I will grant that there is an extra fold to all of this: These people are not cleaning up their own movies (as someone inside Pete's comment section advocates the right to do), they are cleaning up someone else's as a service. I can sort of understand a distinction here. And if someone wants to make that argument, I may disagree but I will understand it. Instead, however, the argument is that they shouldn't want to and therefore should not be allowed to. It usually involves the sort of personal ridicule sprinkled throughout Pete's post. Their opposition to this fair use seems at least partially rooted in animosity towards those that would take advantage of it.

And... to be honest... I agree with the first part of that rationale: they shouldn't want to. Replacing curse words with bleeps and "Motherfalcon!"s detracts from the movie even in cases where the curseword was needless to begin with. A family that has reasonable priorities should almost immediately see bigger and more important battles to fight than this and any that doesn't has bigger problems, in my view.

But this invites all sorts of producer-rights that I am extremely uncomfortale with.
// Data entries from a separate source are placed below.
--- src/rtl/alu_core_pkg.sv ---
// alu_core_pkg: opcode enum and flag bundle for the alu_core slice.
// Flag bundle is only consumed when ALU_CORE_FLAGS_EN is defined.
package alu_core_pkg;

  typedef enum logic [1:0] {
    ALU_ADD = 2'b00,
    ALU_SUB = 2'b01,
    ALU_AND = 2'b10,
    ALU_OR  = 2'b11
  } alu_op_e;

  typedef struct packed {
    logic z;
    logic n;
    logic c;
    logic v;
  } alu_flags_t;

endpackage

--- src/rtl/alu_core_comb.sv ---
// alu_core_comb: combinational ADD/SUB/AND/OR datapath, modulo 2^WIDTH.
// Flags output exists only when ALU_CORE_FLAGS_EN is defined.
import alu_core_pkg::*;

module alu_core_comb #(
  parameter int WIDTH = 4
) (
  input  logic [WIDTH-1:0] a,
  input  logic [WIDTH-1:0] b,
  input  alu_op_e          op,
  output logic [WIDTH-1:0] res
`ifdef ALU_CORE_FLAGS_EN
  ,
  output alu_flags_t       flags
`endif
);

  // Operation select; carry/borrow fall off the top.
  always_comb begin
    res = '0;
    unique case (op)
      ALU_ADD: res = a + b;
      ALU_SUB: res = a - b;
      ALU_AND: res = a & b;
      ALU_OR:  res = a | b;
    endcase
  end

`ifdef ALU_CORE_FLAGS_EN
  localparam int M = WIDTH - 1;

  // Wrapped sum below A means a carry-out occurred.
  always_comb begin
    flags   = '0;
    flags.z = (res == '0);
    flags.n = res[M];
    unique case (op)
      ALU_ADD: begin
        flags.c = (res < a);
        flags.v = (a[M] == b[M]) && (res[M] != a[M]);
      end
      ALU_SUB: begin
        flags.c = (a < b);
        flags.v = (a[M] != b[M]) && (res[M] != a[M]);
      end
      default: ;
    endcase
  end
`endif

endmodule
It gives movie studios further justification to apply more copy protection since they have one more "evil" to fight off. And besides slippery-slope arguments, I think that someone that wants their movie scrubbed should have the right to do that, even if I question the wisdom of doing so. At the retail level it could prevent or make more difficult for people to get the particular artistic work as the artist intended. In this case, the cheaper and easier version is precisely what the producers intended.

It's nigh impossible to argue that the customer was in any way denied the opportunity to consume the artists' original intent if they have to go to the trouble of sending it away to get it altered.
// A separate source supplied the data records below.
==> config.mk <==
export PLATFORM = sky130hd
export DESIGN_NAME = rv32_fetch_unit_flat
export DESIGN_NICKNAME = d
export VERILOG_FILES = /design/src/rtl/rv32_fetch_unit_pkg.sv /design/src/rtl/rv32_fetch_unit_if.sv /design/src/rtl/rv32_fetch_unit_fetch_fifo.sv /design/src/rtl/rv32_fetch_unit.sv /design/src/flat_wrapper.sv
export SDC_FILE = /design/constraint.sdc
export NUM_CORES = 1
export LEC_CHECK = 0
export ABC_AREA = 1
export ABC_CLOCK_PERIOD_IN_PS = 4200
export CAP_MARGIN = 10
export CORE_MARGIN = 5
export CORE_UTILIZATION = 45
export CTS_BUF_LIST = sky130_fd_sc_hd__clkbuf_4 sky130_fd_sc_hd__clkbuf_8
export CTS_CLUSTER_SIZE = 8
export DETAILED_ROUTE_END_ITERATION = 16
export GPL_ROUTABILITY_DRIVEN = 0
export GPL_TIMING_DRIVEN = 0
export PLACE_DENSITY_LB_ADDON = 0.15
export SLEW_MARGIN = 15
export SYNTH_ARGS = -nofsm -noshare
export SYNTH_HDL_FRONTEND = slang
export SYNTH_SLANG_ARGS = --single-unit
==> constraint.sdc <==
create_clock -name clk -period 4.2 [get_ports clk]
set_input_delay 0.84 -clock clk [delete_from_list [all_inputs] [get_ports clk]]
set_output_delay 0.84 -clock clk [all_outputs]
set_load 0.1 [all_outputs]
==> src/rtl/rv32_fetch_unit_pkg.sv <==
// Shared types and constants for the instruction fetch unit.
package rv32_fetch_unit_pkg;

    localparam int API_DATA_WIDTH    = 32;
    localparam int FETCH_STATE_WIDTH = 2;

    typedef logic [API_DATA_WIDTH-1:0] word_t;

    // BOOT: one idle cycle after reset; FETCH: normal; DRAIN: dropping stale responses.
    typedef enum logic [FETCH_STATE_WIDTH-1:0] {
        ST_BOOT  = 2'd0,
        ST_FETCH = 2'd1,
        ST_DRAIN = 2'd2
    } fetch_state_e;

    // One buffered instruction: its PC in the upper half, the word in the lower half.
    typedef struct packed {
        word_t pc;
        word_t word;
    } fetch_entry_t;

    function automatic word_t word_align(input word_t a);
        return {a[API_DATA_WIDTH-1:2], 2'b00};
    endfunction

endpackage

==> src/rtl/rv32_fetch_unit_if.sv <==
// Memory-side and decoder-side bus of the fetch unit, named from the fetch unit's view.
interface rv32_fetch_unit_if;
    import rv32_fetch_unit_pkg::*;

    logic  imem_req_o;
    word_t imem_addr_o;
    logic  imem_gnt_i;
    logic  imem_rvalid_i;
    word_t imem_rdata_i;
    logic  redirect_i;
    word_t redirect_pc_i;
    logic  instr_valid_o;
    logic  instr_ready_i;
    word_t instr_o;
    word_t instr_pc_o;

    modport master (
        output imem_req_o, imem_addr_o, instr_valid_o, instr_o, instr_pc_o,
        input  imem_gnt_i, imem_rvalid_i, imem_rdata_i, redirect_i, redirect_pc_i, instr_ready_i
    );

    modport slave (
        input  imem_req_o, imem_addr_o, instr_valid_o, instr_o, instr_pc_o,
        output imem_gnt_i, imem_rvalid_i, imem_rdata_i, redirect_i, redirect_pc_i, instr_ready_i
    );

endinterface

==> src/rtl/rv32_fetch_unit_fetch_fifo.sv <==
// Synchronous FIFO with flush; flush beats push. Storage resets to RST_VAL so the
// head output has a defined value straight out of reset.
module fetch_fifo #(
    parameter int               WIDTH   = 64,
    parameter int               DEPTH   = 4,
    parameter logic [WIDTH-1:0] RST_VAL = '0
) (
    input  logic                       clk,
    input  logic                       rst_n,
    input  logic                       push_i,
    input  logic [WIDTH-1:0]           data_i,
    input  logic                       pop_i,
    input  logic                       flush_i,
    output logic [WIDTH-1:0]           data_o,
    output logic                       empty_o,
    output logic [$clog2(DEPTH):0]     count_o
);
    localparam int             AW   = $clog2(DEPTH);
    localparam logic [AW:0]    FULL = (AW+1)'(DEPTH);

    logic [WIDTH-1:0] mem_q [DEPTH];
    logic [AW-1:0]    wr_ptr_q, rd_ptr_q;
    logic [AW:0]      count_q;
    logic             do_push, do_pop;

    // A full FIFO may still accept a push when it is popped in the same cycle.
    assign do_pop  = pop_i && (count_q != '0);
    assign do_push = push_i && ((count_q != FULL) || do_pop);

    // Pointer and occupancy tracking; pointers wrap naturally as DEPTH is a power of 2.
    always_ff @(posedge clk or negedge rst_n) begin
        if (!rst_n) begin
            wr_ptr_q <= '0;
            rd_ptr_q <= '0;
            count_q  <= '0;
        end else if (flush_i) begin
            wr_ptr_q <= '0;
            rd_ptr_q <= '0;
            count_q  <= '0;
        end else begin
            if (do_push) wr_ptr_q <= wr_ptr_q + AW'(1);
            if (do_pop)  rd_ptr_q <= rd_ptr_q + AW'(1);
            count_q <= count_q + (AW+1)'(do_push) - (AW+1)'(do_pop);
        end
    end

    // Entry storage.
    always_ff @(posedge clk or negedge rst_n) begin
        if (!rst_n) begin
            for (int i = 0; i < DEPTH; i++) mem_q[i] <= RST_VAL;
        end else if (do_push && !flush_i) begin
            mem_q[wr_ptr_q] <= data_i;
        end
    end

    assign data_o  = mem_q[rd_ptr_q];
    assign empty_o = (count_q == '0);
    assign count_o = count_q;

endmodule

==> src/rtl/rv32_fetch_unit.sv <==
// Instruction fetch: sequential PC generation, credit-limited memory requests,
// response buffering with PCs, and redirect handling with stale-response discard.
module rv32_fetch_unit
    import rv32_fetch_unit_pkg::*;
#(
    parameter word_t RESET_PC   = 32'h0000_0000,
    parameter int    FIFO_DEPTH = 4
) (
    input  logic              clk,
    input  logic              rst_n,
    rv32_fetch_unit_if.master bus
);
    localparam int CW = $clog2(FIFO_DEPTH) + 1;

    fetch_state_e  state_q, state_d;
    word_t         fetch_pc_q, fetch_pc_d, resp_pc_q, resp_pc_d;
    logic [CW-1:0] outstanding_q, outstanding_d, discard_q, discard_d;
    logic [CW-1:0] fifo_count;
    logic [CW:0]   credit_used;
    logic          credit_ok, req, instr_valid, gnt_fire, rsp_fire, push, pop, fifo_empty;
    word_t         redirect_pc;
    fetch_entry_t  push_entry, head;

    // Credits cover both buffered and in-flight words so a response always has a slot.
    assign credit_used = {1'b0, outstanding_q} + {1'b0, fifo_count};
    assign credit_ok   = credit_used < (CW+1)'(FIFO_DEPTH);
    assign redirect_pc = word_align(bus.redirect_pc_i);

    assign gnt_fire      = req && bus.imem_gnt_i;
    assign rsp_fire      = bus.imem_rvalid_i;
    assign outstanding_d = outstanding_q + CW'(gnt_fire) - CW'(rsp_fire);
    // A response in a redirect cycle belongs to the old path and is always dropped.
    assign push          = rsp_fire && !bus.redirect_i && (discard_q == '0);
    assign pop           = instr_valid && bus.instr_ready_i;
    assign push_entry    = '{pc: resp_pc_q, word: bus.imem_rdata_i};

    // FSM state register.
    always_ff @(posedge clk or negedge rst_n) begin
        if (!rst_n) state_q <= ST_BOOT;
        else        state_q <= state_d;
    end

    // FSM next state; a redirect overrides every state, BOOT included.
    always_comb begin
        state_d = state_q;
        if (bus.redirect_i) begin
            state_d = (outstanding_d != '0) ? ST_DRAIN : ST_FETCH;
        end else begin
            case (state_q)
                ST_BOOT:  state_d = ST_FETCH;
                ST_FETCH: state_d = ST_FETCH;
                ST_DRAIN: if (discard_d == '0) state_d = ST_FETCH;
                default:  state_d = ST_BOOT;
            endcase
        end
    end

    // FSM outputs: request only while fetching with credit; never hand out in a redirect cycle.
    always_comb begin
        req         = (state_q == ST_FETCH) && !bus.redirect_i && credit_ok;
        instr_valid = !fifo_empty && !bus.redirect_i;
    end

    // PC counters and discard count next-state.
    always_comb begin
        fetch_pc_d = fetch_pc_q;
        resp_pc_d  = resp_pc_q;
        discard_d  = discard_q;
        if (gnt_fire) fetch_pc_d = fetch_pc_q + word_t'(4);
        if (push)     resp_pc_d  = resp_pc_q + word_t'(4);
        if (rsp_fire && (discard_q != '0)) discard_d = discard_q - CW'(1);
        if (bus.redirect_i) begin
            fetch_pc_d = redirect_pc;
            resp_pc_d  = redirect_pc;
            discard_d  = outstanding_d;
        end
    end

    // Datapath registers.
    always_ff @(posedge clk or negedge rst_n) begin
        if (!rst_n) begin
            fetch_pc_q    <= RESET_PC;
            resp_pc_q     <= RESET_PC;
            outstanding_q <= '0;
            discard_q     <= '0;
        end else begin
            fetch_pc_q    <= fetch_pc_d;
            resp_pc_q     <= resp_pc_d;
            outstanding_q <= outstanding_d;
            discard_q     <= discard_d;
        end
    end

    fetch_fifo #(
        .WIDTH   (2*API_DATA_WIDTH),
        .DEPTH   (FIFO_DEPTH),
        .RST_VAL ({RESET_PC, {API_DATA_WIDTH{1'b0}}})
    ) u_fifo (
        .clk     (clk),
        .rst_n   (rst_n),
        .push_i  (push),
        .data_i  (push_entry),
        .pop_i   (pop),
        .flush_i (bus.redirect_i),
        .data_o  (head),
        .empty_o (fifo_empty),
        .count_o (fifo_count)
    );

    assign bus.imem_req_o    = req;
    assign bus.imem_addr_o   = word_align(fetch_pc_q);
    assign bus.instr_valid_o = instr_valid;
    assign bus.instr_o       = head.word;
    assign bus.instr_pc_o    = head.pc;

endmodule

==> src/flat_wrapper.sv <==
// flat-port wrapper written by rule: the top's interface ports become plain ports
module rv32_fetch_unit_flat import rv32_fetch_unit_pkg::*;
#(
    parameter word_t RESET_PC   = 32'h0000_0000,
    parameter int    FIFO_DEPTH = 4
)
  (clk, rst_n, bus_imem_req_o, bus_imem_addr_o, bus_instr_valid_o, bus_instr_o, bus_instr_pc_o, bus_imem_gnt_i, bus_imem_rvalid_i, bus_imem_rdata_i, bus_redirect_i, bus_redirect_pc_i, bus_instr_ready_i);
  rv32_fetch_unit_if bus_i ();
  input  logic clk;
  input  logic rst_n;
  output wire logic [$bits(bus_i.imem_req_o)-1:0] bus_imem_req_o;
  output wire logic [$bits(bus_i.imem_addr_o)-1:0] bus_imem_addr_o;
  output wire logic [$bits(bus_i.instr_valid_o)-1:0] bus_instr_valid_o;
  output wire logic [$bits(bus_i.instr_o)-1:0] bus_instr_o;
  output wire logic [$bits(bus_i.instr_pc_o)-1:0] bus_instr_pc_o;
  input wire logic [$bits(bus_i.imem_gnt_i)-1:0] bus_imem_gnt_i;
  input wire logic [$bits(bus_i.imem_rvalid_i)-1:0] bus_imem_rvalid_i;
  input wire logic [$bits(bus_i.imem_rdata_i)-1:0] bus_imem_rdata_i;
  input wire logic [$bits(bus_i.redirect_i)-1:0] bus_redirect_i;
  input wire logic [$bits(bus_i.redirect_pc_i)-1:0] bus_redirect_pc_i;
  input wire logic [$bits(bus_i.instr_ready_i)-1:0] bus_instr_ready_i;
  assign bus_imem_req_o = bus_i.imem_req_o;
  assign bus_imem_addr_o = bus_i.imem_addr_o;
  assign bus_instr_valid_o = bus_i.instr_valid_o;
  assign bus_instr_o = bus_i.instr_o;
  assign bus_instr_pc_o = bus_i.instr_pc_o;
  assign bus_i.imem_gnt_i = bus_imem_gnt_i;
  assign bus_i.imem_rvalid_i = bus_imem_rvalid_i;
  assign bus_i.imem_rdata_i = bus_imem_rdata_i;
  assign bus_i.redirect_i = bus_redirect_i;
  assign bus_i.redirect_pc_i = bus_redirect_pc_i;
  assign bus_i.instr_ready_i = bus_instr_ready_i;
  rv32_fetch_unit #(.RESET_PC(RESET_PC), .FIFO_DEPTH(FIFO_DEPTH)) u_core (.clk(clk), .rst_n(rst_n), .bus(bus_i));
endmodule
After elaboration in Yosys (flattened, before gate mapping)
Index checks and enable logic that the tools add are counted.
{"block": "totals", "regBits": 335, "input_bits": 70, "out_inout_bits": 98, "elab_cells": 80}
{"block": "op_classes", "addsub": 10, "magnitude_cmp": 4, "n_eq_ne": 4, "muxes": 21, "n_bitwise": 2, "n_reduce_logical": 27}
{"cell": "256-bit bitwise mux", "n": 1}
{"cell": "64-bit 2-to-1 mux", "n": 3}
{"cell": "64-bit binary-select mux with 2-bit select", "n": 1}
{"cell": "64-bit demux with 2-bit select", "n": 1}
{"cell": "32-bit 2-to-1 mux", "n": 4}
{"cell": "32-bit by 3-bit adder with 32-bit output, second input constant", "n": 2}
{"cell": "2-bit 2-to-1 mux", "n": 7}
{"cell": "1-bit logical AND", "n": 12}
{"cell": "3-bit logical NOT", "n": 3}
{"cell": "3-bit 2-to-1 mux", "n": 3}
{"cell": "3-bit nonzero test", "n": 3}
{"cell": "2-bit nonzero test", "n": 4}
{"cell": "3-bit by 1-bit adder with 3-bit output", "n": 2}
{"cell": "3-bit greater-or-equal comparator, second input constant", "n": 2}
{"cell": "2-bit NOT with 3-bit output", "n": 2}
{"cell": "3-bit by 1-bit subtractor with 3-bit output", "n": 2}
{"cell": "2-bit by 1-bit adder with 2-bit output, second input constant", "n": 2}
{"cell": "3-bit by 3-bit adder with 4-bit output", "n": 1}
{"cell": "4-bit by 3-bit < comparator with 1-bit output, second input constant", "n": 1}
{"cell": "2-bit case mux with 2 select lines", "n": 1}
{"cell": "3-bit by 1-bit < comparator with 1-bit output, second input constant", "n": 1}
{"cell": "3-bit by 2-bit != test with 1-bit output, second input constant", "n": 1}
{"cell": "3-bit != test, second input constant", "n": 1}
{"cell": "3-bit by 1-bit subtractor with 3-bit output, second input constant", "n": 1}
{"cell": "6 further kinds", "n": 7}

Depth between registers and ports, before layout
Gate-level depths: netlist of the first run.
{"block": "depth", "word_depth": 11, "mapped_depth": 19, "mapped_depth_nobuf": 18}

Hierarchy
A second synthesis of the first run with hierarchy kept.
{"block": "hier_totals", "cells_unflattened": 2266, "area_unflattened_um2": 17468.0}
{"module": "fetch_fifo", "n_inst": 1, "cells_per_inst": 1555, "area_per_inst_um2": 12668.4, "seq_area_each_um2": 6581.3}
{"module": "rv32_fetch_unit", "n_inst": 1, "cells_per_inst": 711, "area_per_inst_um2": 4799.6, "seq_area_each_um2": 1701.6}

Worst setup path after synthesis of the first run
OpenSTA, ideal clock, no wires.
{"block": "synth_path", "path_type": "input to output", "from": "input port bus_redirect_i", "to": "output port bus_instr_valid_o", "arrival_time_ns": 2.872, "t_required_ns": 3.360, "path_slack_ns": 0.488, "stages": 4, "n_path_buf": 3, "cell_sequence": "buf_6 > buf_2 > buf_1 > a31oi_1"}
{"block": "synth_between", "elab_chain_cells": 2}
{"element": "start, declared", "line_no": "flat_wrapper.sv:19", "text": "input wire logic [$bits(bus_i.redirect_i)-1:0] bus_redirect_i;"}
{"element": "1-bit logical NOT", "line_no": "rv32_fetch_unit.sv:61", "text": "instr_valid = !fifo_empty && !bus.redirect_i;"}
{"element": "1-bit logical AND", "line_no": "rv32_fetch_unit.sv:61"}
{"element": "end, declared", "line_no": "flat_wrapper.sv:13", "text": "output wire logic [$bits(bus_i.instr_valid_o)-1:0] bus_instr_valid_o;"}
No other way between the ends.

Worst setup path after layout of the first run
{"block": "layout_path", "from": "register u_core.u_fifo.rd_ptr_q[0]", "to": "output port bus_instr_pc_o[13]"}
{"block": "layout_between", "elab_chain_cells": 4}
{"element": "start, declared", "line_no": "rv32_fetch_unit_fetch_fifo.sv:22", "text": "logic [AW-1:0] wr_ptr_q, rd_ptr_q;"}
{"element": "start signal, assigned", "line_no": "rv32_fetch_unit_fetch_fifo.sv:42", "text": "if (do_pop) rd_ptr_q <= rd_ptr_q + AW'(1);"}
{"element": "2-bit NOT with 3-bit output (implied by the code)", "line_no": "rv32_fetch_unit_fetch_fifo.sv:56", "text": "assign data_o = mem_q[rd_ptr_q];"}
{"element": "64-bit binary-select mux with 2-bit select", "line_no": "rv32_fetch_unit_fetch_fifo.sv:56"}
{"element": "64-bit 2-to-1 mux (implied by the code) (2 in series)", "line_no": "rv32_fetch_unit_fetch_fifo.sv:56"}
{"element": "end, declared", "line_no": "flat_wrapper.sv:15", "text": "output wire logic [$bits(bus_i.instr_pc_o)-1:0] bus_instr_pc_o;"}
No other way between the ends. The select of a mux whose other input is x is not followed.

==> flow_metrics.env, run 1 <==
export IMPL_status="finished, final reports clean"
export IMPL_globalRoute_totalOverflow=0
export IMPL_synthAdderAreaFrac_pct=1.29
export IMPL_drcViolationCount=0
export IMPL_dr_pass1_iters=6
export IMPL_synth_area_um2=16700
export IMPL_finalSetupViolCount=0
export IMPL_cts_root_buf="clkbuf_8"
export IMPL_reg2reg_depth=15
export IMPL_max_stage_delay_ns=0.61
export IMPL_path_max_fanout=10
export IMPL_p_comb_share_pct=52.3
export IMPL_placed_area_um2=19000
export IMPL_layout_drive_gt1_share_pct=10.8
export IMPL_numCtsBuffers=56
export IMPL_postCtsSetupRepairBufs=0
export IMPL_seqPwrFrac_pct=27.3
export IMPL_drtIter0Drc=1122
export IMPL_final_nets=2509
export IMPL_clk_pin_slew_ns=0.06
export IMPL_dieArea_um2=41000
export IMPL_vias=15781
export IMPL_antenna_found_initial=0
export IMPL_cp_start_kind="flop"
export IMPL_fp_coreArea_um2=36600
export IMPL_synthTopCellsByArea="dfrtp_1, nand2_1, o21ai_0"
export IMPL_yosys_area_share_simple_pct=25.6
export IMPL_grt_max_degree=104
export IMPL_track_usage_pct=25.4
export IMPL_die_h_um=203
export IMPL_finalHoldViolCount=0
export IMPL_p_int_w=0.00708
export IMPL_cts_tree="yes"
export IMPL_io_pins=168
export IMPL_initial_core_util_pct=45.6
export IMPL_clock_skew_ns=0.0204
export IMPL_worst_pin_slew_ns=1.00
export IMPL_critPathArrivalTime_ns=3.28
export IMPL_post_dp_hpwl_um=37300
export IMPL_yosysTopAreaCellShare_pct=48.4
export IMPL_finalWorstSetupSlack_ns=0.0797
export IMPL_drv_cap=0
export IMPL_final_area_um2=20200
export IMPL_endpoint_kind="primary output"
export IMPL_area_growth_synth_to_final_pct=21.1
export IMPL_synthFlopType="dfrtp_1"
export IMPL_synthMuxAreaShare_pct=0
export IMPL_synth_edf_count=0
export IMPL_netlist_top_cell_by_area="dfrtp_1"
export IMPL_synth_compound_area_share_pct=16.0
export IMPL_cp_required_ns=3.36
export IMPL_wirelength_um=52900
export IMPL_synthXorXnorAreaFrac_pct=1.10
export IMPL_final_cell_mix="nand2_1, dfrtp_1, o21ai_0"
export IMPL_ys_ff_latch=323
export IMPL_n_antenna_cell=0
export IMPL_antenna_left=0
export IMPL_place_ws_ns=0.0870
export IMPL_hp_class="primary input to asynchronous set/reset pin"
export IMPL_synth_avg_cell_area_um2=7.59
export IMPL_cpMostUsedCell="buf_2"
export IMPL_clk_latency_ns=0.64
export IMPL_port_buffer_count=160
export IMPL_postCtsHoldBufs=0
export IMPL_synth_top_family_by_area="simple AND/OR/NAND/NOR gates"
export IMPL_clk_path_buf_depth=3
export IMPL_critical_path_class="flop to primary output"
export IMPL_worst_path_max_delay_cell="clkdlybuf4s15_2"
export IMPL_clkPwrFrac_pct=20.4
export IMPL_clock_sinks=323
export IMPL_wl_per_cell_um=18.0
export IMPL_synthArstFlopShare_pct=100
export IMPL_post_route_period_util_pct=98.1
export IMPL_via_per_inst=5.38
export IMPL_p_per_area_nw_per_um2=743
export IMPL_rows=70
export IMPL_slew_violations=0
export IMPL_die_w_um=203
export IMPL_grt_pass1_wl_um=84600
export IMPL_grt_pass1_vias=15836
export IMPL_synth_cell_types=43
export IMPL_fmax_mhz=243
export IMPL_switching_share_pct=52.8
export IMPL_p_leak_nw=10.4
export IMPL_timing_hold_ws_ns=0.234
export IMPL_peakVddDrop_uv=525
export IMPL_crit_chain="buf_2, inv_2, buf_2, clkbuf_1, nor2_1, o22ai_1, clkdlybuf4s15_2"
export IMPL_p_sw_w=0.00792
export IMPL_ys_seq_area_share_pct=48.4
export IMPL_relSlewSlack_pct=33.1
export IMPL_layout_commonest_cell="nand2_1"
export IMPL_ys_warn_count=0
export IMPL_tns_ns=0
export IMPL_fin_crit_ns=4.12
export IMPL_htreeDepth=2
export IMPL_rsz0062_at_grt="false"
export IMPL_syn_inst=2199
==> registers in the layout, indices dropped and copies added (netlist names) <==
name and cells:
u_core.resp_pc_q 30, u_core.u_fifo.mem_q 248, u_core.u_fifo.wr_ptr_q 2, u_core.state_q 2
u_core.fetch_pc_q 30, u_core.u_fifo.count_o 3, u_core.u_fifo.rd_ptr_q 2, u_core.discard_q 3
u_core.outstanding_q 3
==> cell usage after synthesis (12+ instances only) <==
cell / count
o21ai_1: 141
o211ai_1: 17
clkbuf_1: 79
o21ai_0: 262
buf_6: 12
o22ai_1: 62
buf_2: 38
nand3_1: 77
dfrtp_1: 323
ha_1: 14
inv_1: 108
nor3_1: 16
nor2_1: 188
nand2_1: 747
xor2_1: 12
buf_4: 19
==> path summary, 6_finish.rpt <==
| check | from | end | slack, ns |
|---|---|---|---|
| setup / recovery | u_core.u_fifo.rd_ptr_q[0]$_DFFE_PN0P_ | bus_instr_pc_o[13] | 0.08 |
| hold / removal | rst_n | u_core.u_fifo.mem_q[219]$_DFFE_PN0P_ | 0.23 |
| setup reg to reg | u_core.u_fifo.count_o[2]$_DFF_PN0_ | u_core.state_q[1]$_DFFE_PN0P_ | 1.07 |
| hold reg to reg | u_core.u_fifo.mem_q[91]$_DFFE_PN0P_ | u_core.u_fifo.mem_q[91]$_DFFE_PN0P_ | 0.47 |
| max in group asynchronous | rst_n | u_core.fetch_pc_q[30]$_DFFE_PN0P_ | 2.77 |
| min in group clk | u_core.u_fifo.mem_q[91]$_DFFE_PN0P_ | u_core.u_fifo.mem_q[91]$_DFFE_PN0P_ | 0.47 |
==> kinds of logic (layout without fill, tap and decap cells) <==
family	count (synthesis)	count (layout)
other	1	4
flip-flops	323	323
AO/OA/AOI/OAI	504	504
XOR/XNOR	21	21
buffers and inverters	271	536
adder cells (fa/ha/maj)	16	16
AND/OR/NAND/NOR	1063	1063
==> per-layer routing <==
metal / GRT usage (%) / up-vias / part of all wire [%]
li1: - / 7610 / -
met1: 34.1 / 7417 / 43
met2: 42.0 / 624 / 46
met3: 4.63 / 130 / 7.4
met4: 8.44 / 0 / 3.1
met5: 0 / - / 0
==> power by group through the flow <==
| stage | Combinational, W | Clock, W | Sequential [W] |
|---|---|---|---|
| 2_1_floorplan | 0.00564 | 0 | 0.00436 |
| 4_1_cts | 0.00787 | 0.00313 | 0.00408 |
| 5_1_grt | 0.00826 | 0.00327 | 0.00416 |
| 3_5_place_dp | 0.00801 | 0 | 0.00414 |
| 3_3_place_gp | 0.00795 | 0 | 0.00413 |
| 6_report | 0.00785 | 0.00307 | 0.00409 |
==> final cells by class <==
cell class / count / area, µm²
multi-input cells: 1608 / 7360
repair buffers: 163 / 1740
clock inverters: 10 / 81.3
inverters: 115 / 434
clock buffers: 92 / 1100
well taps: 468 / 586
plain buffers: 156 / 816
fillers: 3507 / 16400
flip-flops and latches: 323 / 8080
==> worst max-delay path: cells and delay by family, from the launching register on <==
kind	cells	cell delay, ns
flip-flops	1	0.36
buffers and inverters	5	1.86
AND/OR/NAND/NOR	1	0.08
AO/OA/AOI/OAI	1	0.34
==> stage by stage <==
step                utilization (%)  instances  power [W]
floorplan                         -       2202    0.00999
global placement               51.6       2830     0.0121
detailed placement             51.8       2833     0.0121
CTS                            55.2       2935     0.0151
global route                   55.2       2935     0.0157
finish                         55.2       2935     0.0150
Nick Gillespie makes a better case than I do on the subject:
As a writer, I can sympathize with Apted's sense of creative ownership and his fear of losing control of his work. (Let's leave aside for the moment the legendary compromises all movie directors make on virtually every picture; and let's even leave aside whether that sort of often overbearing editorial oversight is a bad thing, though the short answer is that it sometimes is the only thing keeping a self-indulgent artist from producing total crap and losing his audience).

"These films carry our name and reflect our reputations," continued Apted. "So we have great passion about protecting our work...against unauthorized editing."

But here's the rub. There is only unauthorized editing whenever a piece of culture is put in front of an audience. The individuals watching in the darkened theater, the family room, or on a computer screen are constantly making choices, skipping over stuff, misinterpreting things, and more. The audience, alas, has a mind of its own, and that mind doesn't care about the creator's intentions.